Beeld van autisme bijstellen
'En ook het beeld van autisme lijkt aan bijstelling toe. Er zijn steeds meer aanwijzingen dat autisme kan ontstaan in een overgevoelig, sensitief brein. De rigiditeit in het doen van taken heeft misschien wel meer met het creëren van veiligheid te maken, dan met het onvermogen om te schakelen. Want dat vermogen hebben mensen met een stoornis in het autistische spectrum wel degelijk: als ze maar duidelijke instructies krijgen.

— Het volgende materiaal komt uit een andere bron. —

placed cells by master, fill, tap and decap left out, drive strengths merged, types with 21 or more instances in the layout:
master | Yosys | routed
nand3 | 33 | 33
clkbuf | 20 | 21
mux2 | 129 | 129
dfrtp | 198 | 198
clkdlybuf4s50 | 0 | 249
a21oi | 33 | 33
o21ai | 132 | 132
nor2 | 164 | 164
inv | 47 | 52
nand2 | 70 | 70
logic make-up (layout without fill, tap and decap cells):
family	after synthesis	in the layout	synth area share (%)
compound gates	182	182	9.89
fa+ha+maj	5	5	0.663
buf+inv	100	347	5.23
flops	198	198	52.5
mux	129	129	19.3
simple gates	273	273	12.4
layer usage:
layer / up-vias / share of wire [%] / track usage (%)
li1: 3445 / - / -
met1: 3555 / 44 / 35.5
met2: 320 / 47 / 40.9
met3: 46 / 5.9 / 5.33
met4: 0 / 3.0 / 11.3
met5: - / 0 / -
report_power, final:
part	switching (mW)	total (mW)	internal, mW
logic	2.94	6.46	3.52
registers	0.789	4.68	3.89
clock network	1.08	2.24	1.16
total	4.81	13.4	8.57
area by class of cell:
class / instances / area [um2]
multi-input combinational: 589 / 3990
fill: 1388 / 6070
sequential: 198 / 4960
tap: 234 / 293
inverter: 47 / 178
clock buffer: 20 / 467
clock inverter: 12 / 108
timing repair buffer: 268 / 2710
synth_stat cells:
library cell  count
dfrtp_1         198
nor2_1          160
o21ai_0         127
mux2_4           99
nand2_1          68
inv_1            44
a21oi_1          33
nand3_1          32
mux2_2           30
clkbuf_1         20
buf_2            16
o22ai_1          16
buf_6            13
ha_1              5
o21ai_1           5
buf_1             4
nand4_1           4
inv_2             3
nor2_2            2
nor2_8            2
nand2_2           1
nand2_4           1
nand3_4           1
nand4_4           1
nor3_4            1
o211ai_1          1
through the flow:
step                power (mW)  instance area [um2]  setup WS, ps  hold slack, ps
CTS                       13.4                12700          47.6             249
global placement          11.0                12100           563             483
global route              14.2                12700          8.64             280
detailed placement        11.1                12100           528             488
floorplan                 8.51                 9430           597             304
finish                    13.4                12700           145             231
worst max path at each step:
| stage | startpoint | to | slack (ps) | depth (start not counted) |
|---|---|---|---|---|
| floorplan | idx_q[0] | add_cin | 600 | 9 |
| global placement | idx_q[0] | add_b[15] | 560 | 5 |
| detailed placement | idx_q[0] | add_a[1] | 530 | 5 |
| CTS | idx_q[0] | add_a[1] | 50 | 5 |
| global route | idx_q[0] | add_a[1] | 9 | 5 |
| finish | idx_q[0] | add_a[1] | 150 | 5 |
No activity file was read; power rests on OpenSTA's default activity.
## config.mk

```make
export PLATFORM = sky130hd
export DESIGN_NAME = hub75_scan_driver
export DESIGN_NICKNAME = d
export VERILOG_FILES = /design/src/rtl/hub75_scan_driver.sv
export SDC_FILE = /design/constraint.sdc
export NUM_CORES = 1
export LEC_CHECK = 0
export CAP_MARGIN = 20
export CORE_ASPECT_RATIO = 1.2
export CORE_UTILIZATION = 55
export DETAILED_ROUTE_END_ITERATION = 6
export PLACE_DENSITY = 0.86
export SYNTH_ARGS = -nofsm -noshare
export SYNTH_HDL_FRONTEND = slang
export SYNTH_SLANG_ARGS = --single-unit
export TNS_END_PERCENT = 1
```

## constraint.sdc

```tcl
create_clock -name clk -period 4.1 [get_ports clk]
set_input_delay 0.41 -clock clk [delete_from_list [all_inputs] [get_ports clk]]
set_output_delay 0.41 -clock clk [all_outputs]
set_load 0.05 [all_outputs]
```

## src/rtl/hub75_scan_driver.sv

```systemverilog
// HUB75 scan driver: per scan row it shifts pixel pairs out with sclk, blanks, latches,
// then lights the row for a programmable on-time. Optional green border: define HUB75_BORDER_EN.
module hub75_scan_driver #(
  parameter int unsigned COLS = 32,
  parameter int unsigned ROWS = 16,
  parameter int unsigned BW   = 4,
  parameter int unsigned AW   = $clog2(ROWS / 2),
  parameter int unsigned CW   = $clog2(COLS)
) (
  input  logic          clk,
  input  logic          reset,
  input  logic [BW-1:0] brightness,
  output logic [AW-1:0] rd_row,
  output logic [CW-1:0] rd_col,
  input  logic [2:0]    pix_top,
  input  logic [2:0]    pix_bot,
  output logic [5:0]    rgb,
  output logic          sclk,
  output logic          lat,
  output logic          oe,
  output logic [AW-1:0] abc,
  output logic          frame_done
);

  localparam int unsigned SR         = ROWS / 2;
  localparam int unsigned SHIFT_LAST = 2 * COLS;
  localparam int unsigned DISP_LAST  = (1 << BW) - 1;
  localparam int unsigned KW         = $clog2(2 * COLS + 1);
  localparam int unsigned NW         = (KW > BW) ? KW : BW;

  typedef enum logic [1:0] {
    S_SHIFT   = 2'd0,
    S_BLANK   = 2'd1,
    S_LATCH   = 2'd2,
    S_DISPLAY = 2'd3
  } state_t;

  state_t        state_q, state_d;
  logic [NW-1:0] cnt_q, cnt_d;
  logic [AW-1:0] row_q, row_d;
  logic [BW-1:0] on_cnt_q, on_cnt_d;
  logic [5:0]    rgb_q, rgb_d;
  logic          sclk_q, sclk_d;
  logic          lat_q, lat_d;
  logic          oe_q, oe_d;
  logic [AW-1:0] abc_q, abc_d;
  logic [AW-1:0] rd_row_q, rd_row_d;
  logic [CW-1:0] rd_col_q, rd_col_d;
  logic          frame_done_q, frame_done_d;

  logic [CW-1:0] col;
  logic [2:0]    top_px, bot_px;

  // Column whose data is on pix_* during an odd SHIFT count
  assign col = CW'(cnt_q >> 1);

`ifdef HUB75_BORDER_EN
  always_comb begin
    top_px = pix_top;
    bot_px = pix_bot;
    if ((col == '0) || (col == CW'(COLS - 1)) || (row_q == '0)) top_px = 3'b010;
    if ((col == '0) || (col == CW'(COLS - 1)) || (row_q == AW'(SR - 1))) bot_px = 3'b010;
  end
`else
  always_comb begin
    top_px = pix_top;
    bot_px = pix_bot;
  end
`endif

  always_ff @(posedge clk or posedge reset) begin
    if (reset) begin
      state_q      <= S_SHIFT;
      cnt_q        <= '0;
      row_q        <= '0;
      on_cnt_q     <= '0;
      rgb_q        <= '0;
      sclk_q       <= 1'b0;
      lat_q        <= 1'b0;
      oe_q         <= 1'b1;
      abc_q        <= '0;
      rd_row_q     <= '0;
      rd_col_q     <= '0;
      frame_done_q <= 1'b0;
    end else begin
      state_q      <= state_d;
      cnt_q        <= cnt_d;
      row_q        <= row_d;
      on_cnt_q     <= on_cnt_d;
      rgb_q        <= rgb_d;
      sclk_q       <= sclk_d;
      lat_q        <= lat_d;
      oe_q         <= oe_d;
      abc_q        <= abc_d;
      rd_row_q     <= rd_row_d;
      rd_col_q     <= rd_col_d;
      frame_done_q <= frame_done_d;
    end
  end

  always_comb begin
    state_d      = state_q;
    cnt_d        = cnt_q;
    row_d        = row_q;
    on_cnt_d     = on_cnt_q;
    rgb_d        = rgb_q;
    sclk_d       = 1'b0;
    lat_d        = 1'b0;
    oe_d         = 1'b1;
    abc_d        = abc_q;
    rd_col_d     = rd_col_q;
    frame_done_d = 1'b0;

    unique case (state_q)
      S_SHIFT: begin
        if (cnt_q == '0) begin
          rd_col_d = '0;
        end else if (cnt_q[0]) begin
          // Data for rd_col requested two counts ago is on pix_* now
          rgb_d    = {top_px, bot_px};
          rd_col_d = (col == CW'(COLS - 1)) ? col : col + CW'(1);
        end else begin
          sclk_d = 1'b1;
        end
        if (cnt_q == NW'(SHIFT_LAST)) begin
          state_d = S_BLANK;
          cnt_d   = '0;
        end else begin
          cnt_d = cnt_q + NW'(1);
        end
      end
      S_BLANK: begin
        abc_d   = row_q;
        state_d = S_LATCH;
      end
      S_LATCH: begin
        lat_d    = 1'b1;
        on_cnt_d = brightness;
        cnt_d    = '0;
        state_d  = S_DISPLAY;
      end
      S_DISPLAY: begin
        oe_d = (cnt_q < NW'(on_cnt_q)) ? 1'b0 : 1'b1;
        if (cnt_q == NW'(DISP_LAST)) begin
          state_d  = S_SHIFT;
          cnt_d    = '0;
          rd_col_d = '0;
          if (row_q == AW'(SR - 1)) begin
            row_d        = '0;
            frame_done_d = 1'b1;
          end else begin
            row_d = row_q + AW'(1);
          end
        end else begin
          cnt_d = cnt_q + NW'(1);
        end
      end
      default: state_d = S_SHIFT;
    endcase

    // Pixel source row follows the row counter so it is ready at SHIFT count 0
    rd_row_d = row_d;
  end

  assign rgb        = rgb_q;
  assign sclk       = sclk_q;
  assign lat        = lat_q;
  assign oe         = oe_q;
  assign abc        = abc_q;
  assign rd_row     = rd_row_q;
  assign rd_col     = rd_col_q;
  assign frame_done = frame_done_q;

endmodule

```

==> key figures <==
CTS
  – Total CTS buffers: 5
  – Clk buf depth: 2
  – Reg clk slew, reported paths: 0.11 ns
  – Sink Count: 34
  – Htree depth: 2
  – Worst-Skew Late Latency: 0.34 ns
  – CTS tree: done
  – Root Buffer Master: clkbuf_4
  – Post-cts sizing count: 0
  – Hold Buf Count CTS: 0
  – Post-CTS setup buffer count: 0

Power
  – Tot Pwr: 0.0005685 W
  – Register share of total power: 59.7%
  – Leak Pwr: 1.029 nW
  – Pint: 0.0004380 W
  – Clock share of power: 33.7%
  – PwrDens: 260.8 nW/um^2
  – VDD IR max: 281.2 uV
  – Sw frac: 22.96%
  – P_sw: 0.0001305 W
  – Combinational Power Share: 6.6%

Critical path
  – CP Cell Sequence: clkdlybuf4s50_1
  – CP max-delay cell: clkdlybuf4s50_1
  – Worst Path Arrival: 1.65 ns
  – Critical path's top delay family: buffers and inverters
  – WS Path Type: reg -> out
  – CP Data Required Time: 3.69 ns
  – Crit start category: register
  – Max FO, Critical Path: 1
  – Crit path capture type: output pin
  – Worst path bufs/invs: 1
  – Crit-path max cell delay: 0.79 ns

Routing
  – WL/cell: 14.98 um
  – Final WL: 3475 um
  – Initial DRT Pass Iterations: 4
  – DRC: 0
  – Iteration-0 DRC Markers: 40
  – Via count: 1300
  – DRT antenna net count: 0
  – Via density: 5.603

Yosys
  – Seq/Total Area, Yosys: 47.69%
  – Synth Area per Inst: 11.03 um^2
  – Post-synth EDFFs: 0
  – Area leader, netlist: dfrtp_1
  – Post-synthesis cell count: 162
  – Post-Syn Area: 1787 um^2
  – Number of library cell types mapped by synthesis: 39
  – Top_reg_cell synth: dfrtp_1
  – Top cells by area, synth: dfrtp_1 46%, ha_1 8.4%, mux2_2 7.6%, mux2_4 4.2%, nand2_1 3.4%
  – Yosys reg bits: 34
  – Asr flop ratio synth: 100.0%
  – Synth warnings: 0
  – Share of the synthesized area in the top cell type: 46.22%
  – Post-synth net total: 186

STA
  – Clk_skew: 0.01088 ns
  – Final period util: 50.12%
  – Worst slew margin: 60.95%
  – Fin crit period: 2.055 ns
  – RSZ-0062 raised after global routing: no
  – Final Hold Viols: 0
  – Final Max Tran Viols: 0
  – Total negative slack: 0 ns
  – Max Fclk: 486.6 MHz
  – # setup viols final: 0
  – Final worst slack: 2.045 ns
  – Worst-margin pin slew: 0.5857 ns

Global routing
  – First-pass GRT wire length: 5637 um
  – Initial antenna violation count: 0
  – Largest net degree at the start of global routing: 35
  – Vias in the first global route: 1264
  – Total gr overflow: 0
  – Global Route Usage Sum: 22.54%

Finish
  – Share of cells above drive strength 1: 17.35%
  – Fillers: 224
  – Area of the multi-input gates: 853.3 um^2
  – Antenna fix cells: 0
  – Register Area: 852.1 um^2
  – P&R area growth vs syn: 21.99%
  – Final Net Count: 219
  – Core Util, Final: 70.70%

Flow run
  – Max_cap viols: 0

Floorplan
  – Die area: 3481 um^2
  – I/O Pins: 33
  – Die height: 64.44 um
  – Core area: 3083 um^2
  – Row count: 22
  – Initial Util: 57.95%
  – Chip width: 54.03 um

Place
  – Port buffer count: 32
  – DP HPWL: 2596 um
  – Gpl congestion: 0.9005
  – Post-placement setup slack: 2.127 ns

Status
  – Status: finished clean

Min path
  – Hold WC Path Type: in -> async
### src/rtl/debug_uart_unit.sv
// Debug UART unit: run/step control of the pipeline over UART
// and a little-endian dump of the debug bus plus cycle count.
module debug_uart_unit #(
  parameter int DEBUG_W = 322,
  parameter int NB_DBG  = 41
) (
  input  logic               clock,
  input  logic               reset,
  input  logic [DEBUG_W-1:0] debug_signal,
  input  logic               halt,
  input  logic [7:0]         rx_data,
  input  logic               rx_empty,
  output logic               rd_uart,
  input  logic               tx_full,
  output logic               wr_uart,
  output logic [7:0]         tx_data,
  output logic               enable
);

  localparam int NB_TOT = NB_DBG + 4;
  localparam int SW     = NB_TOT * 8;
  localparam int IW     = $clog2(NB_TOT + 1);
  localparam logic [IW-1:0] LAST = IW'(NB_TOT - 1);

  typedef enum logic [1:0] {
    IDLE,
    RUN,
    STEP,
    SEND
  } state_t;

  state_t            state, state_n;
  logic              enable_n, rd_n, wr_n;
  logic              loaded, loaded_n;
  logic [7:0]        tx_n;
  logic [31:0]       cycle_count, cnt_n;
  logic [IW-1:0]     idx, idx_n;
  logic [SW-1:0]     shreg, shreg_n;
  logic [NB_DBG*8-1:0] dbg_pad;

  // zero-extend the debug bus to a whole number of bytes
  always_comb begin
    dbg_pad = '0;
    dbg_pad[DEBUG_W-1:0] = debug_signal;
  end

  // next-state and next-output logic; every output is registered
  always_comb begin
    state_n  = state;
    enable_n = enable;
    rd_n     = 1'b0;
    wr_n     = 1'b0;
    tx_n     = tx_data;
    loaded_n = loaded;
    idx_n    = idx;
    shreg_n  = shreg;
    cnt_n    = cycle_count + 32'(enable);
    unique case (state)
      IDLE: begin
        enable_n = 1'b0;
        loaded_n = 1'b0;
        idx_n    = '0;
        // skip the edge where the previous pop is still in flight
        if (!rx_empty && !rd_uart) begin
          rd_n = 1'b1;
          unique case (1'b1)
            (rx_data == 8'h63): begin
              state_n  = RUN;
              enable_n = 1'b1;
            end
            (rx_data == 8'h73): begin
              state_n  = STEP;
              enable_n = 1'b1;
            end
            (rx_data == 8'h64): state_n = SEND;
            default: ;
          endcase
        end
      end
      RUN: begin
        if (halt) begin
          enable_n = 1'b0;
          state_n  = SEND;
        end
      end
      STEP: begin
        enable_n = 1'b0;
        state_n  = SEND;
      end
      SEND: begin
        enable_n = 1'b0;
        // first SEND cycle: pipeline and counter are frozen, snapshot
        if (!loaded) begin
          shreg_n  = {cycle_count, dbg_pad};
          loaded_n = 1'b1;
        end else if (!tx_full) begin
          wr_n    = 1'b1;
          tx_n    = shreg[7:0];
          shreg_n = shreg >> 8;
          idx_n   = idx + 1'b1;
          if (idx == LAST) state_n = IDLE;
        end
      end
      default: state_n = IDLE;
    endcase
  end

  // state and output registers with asynchronous reset
  always_ff @(posedge clock or posedge reset) begin
    if (reset) begin
      state       <= IDLE;
      enable      <= 1'b0;
      rd_uart     <= 1'b0;
      wr_uart     <= 1'b0;
      tx_data     <= 8'h00;
      loaded      <= 1'b0;
      cycle_count <= '0;
      idx         <= '0;
      shreg       <= '0;
    end else begin
      state       <= state_n;
      enable      <= enable_n;
      rd_uart     <= rd_n;
      wr_uart     <= wr_n;
      tx_data     <= tx_n;
      loaded      <= loaded_n;
      cycle_count <= cnt_n;
      idx         <= idx_n;
      shreg       <= shreg_n;
    end
  end

endmodule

De verwachtingen mogen dus best omhoog en oefenen met het doen van verschillende taken kan wel degelijk.'

Dynamics of cognitive control in task switching: looking beyond the switch cost Promotie 19 februari 2009, 13:30 uur. Aula, Comeniuslaan 2, Nijmegen

Edita Poljac (Derventa, Bosnië en Herzegovina, 1976) studeerde psychologie in Nijmegen, waarbij ze onder andere onderzoek deed naar de invloed van het type scangeluid op geluiddetectie bij professionele caissières. Nu promoveert ze bij het Donders Institute for Brain, Cognition and Behaviour. Sinds juli 2007 is ze werkzaam als docent en postdoctoraal onderzoeker bij Donders Centre for Cognition. Poljac is daarnaast in de Sint Maartenskliniek begonnen met een onderzoek naar executieve controle bij afasiepatiënten.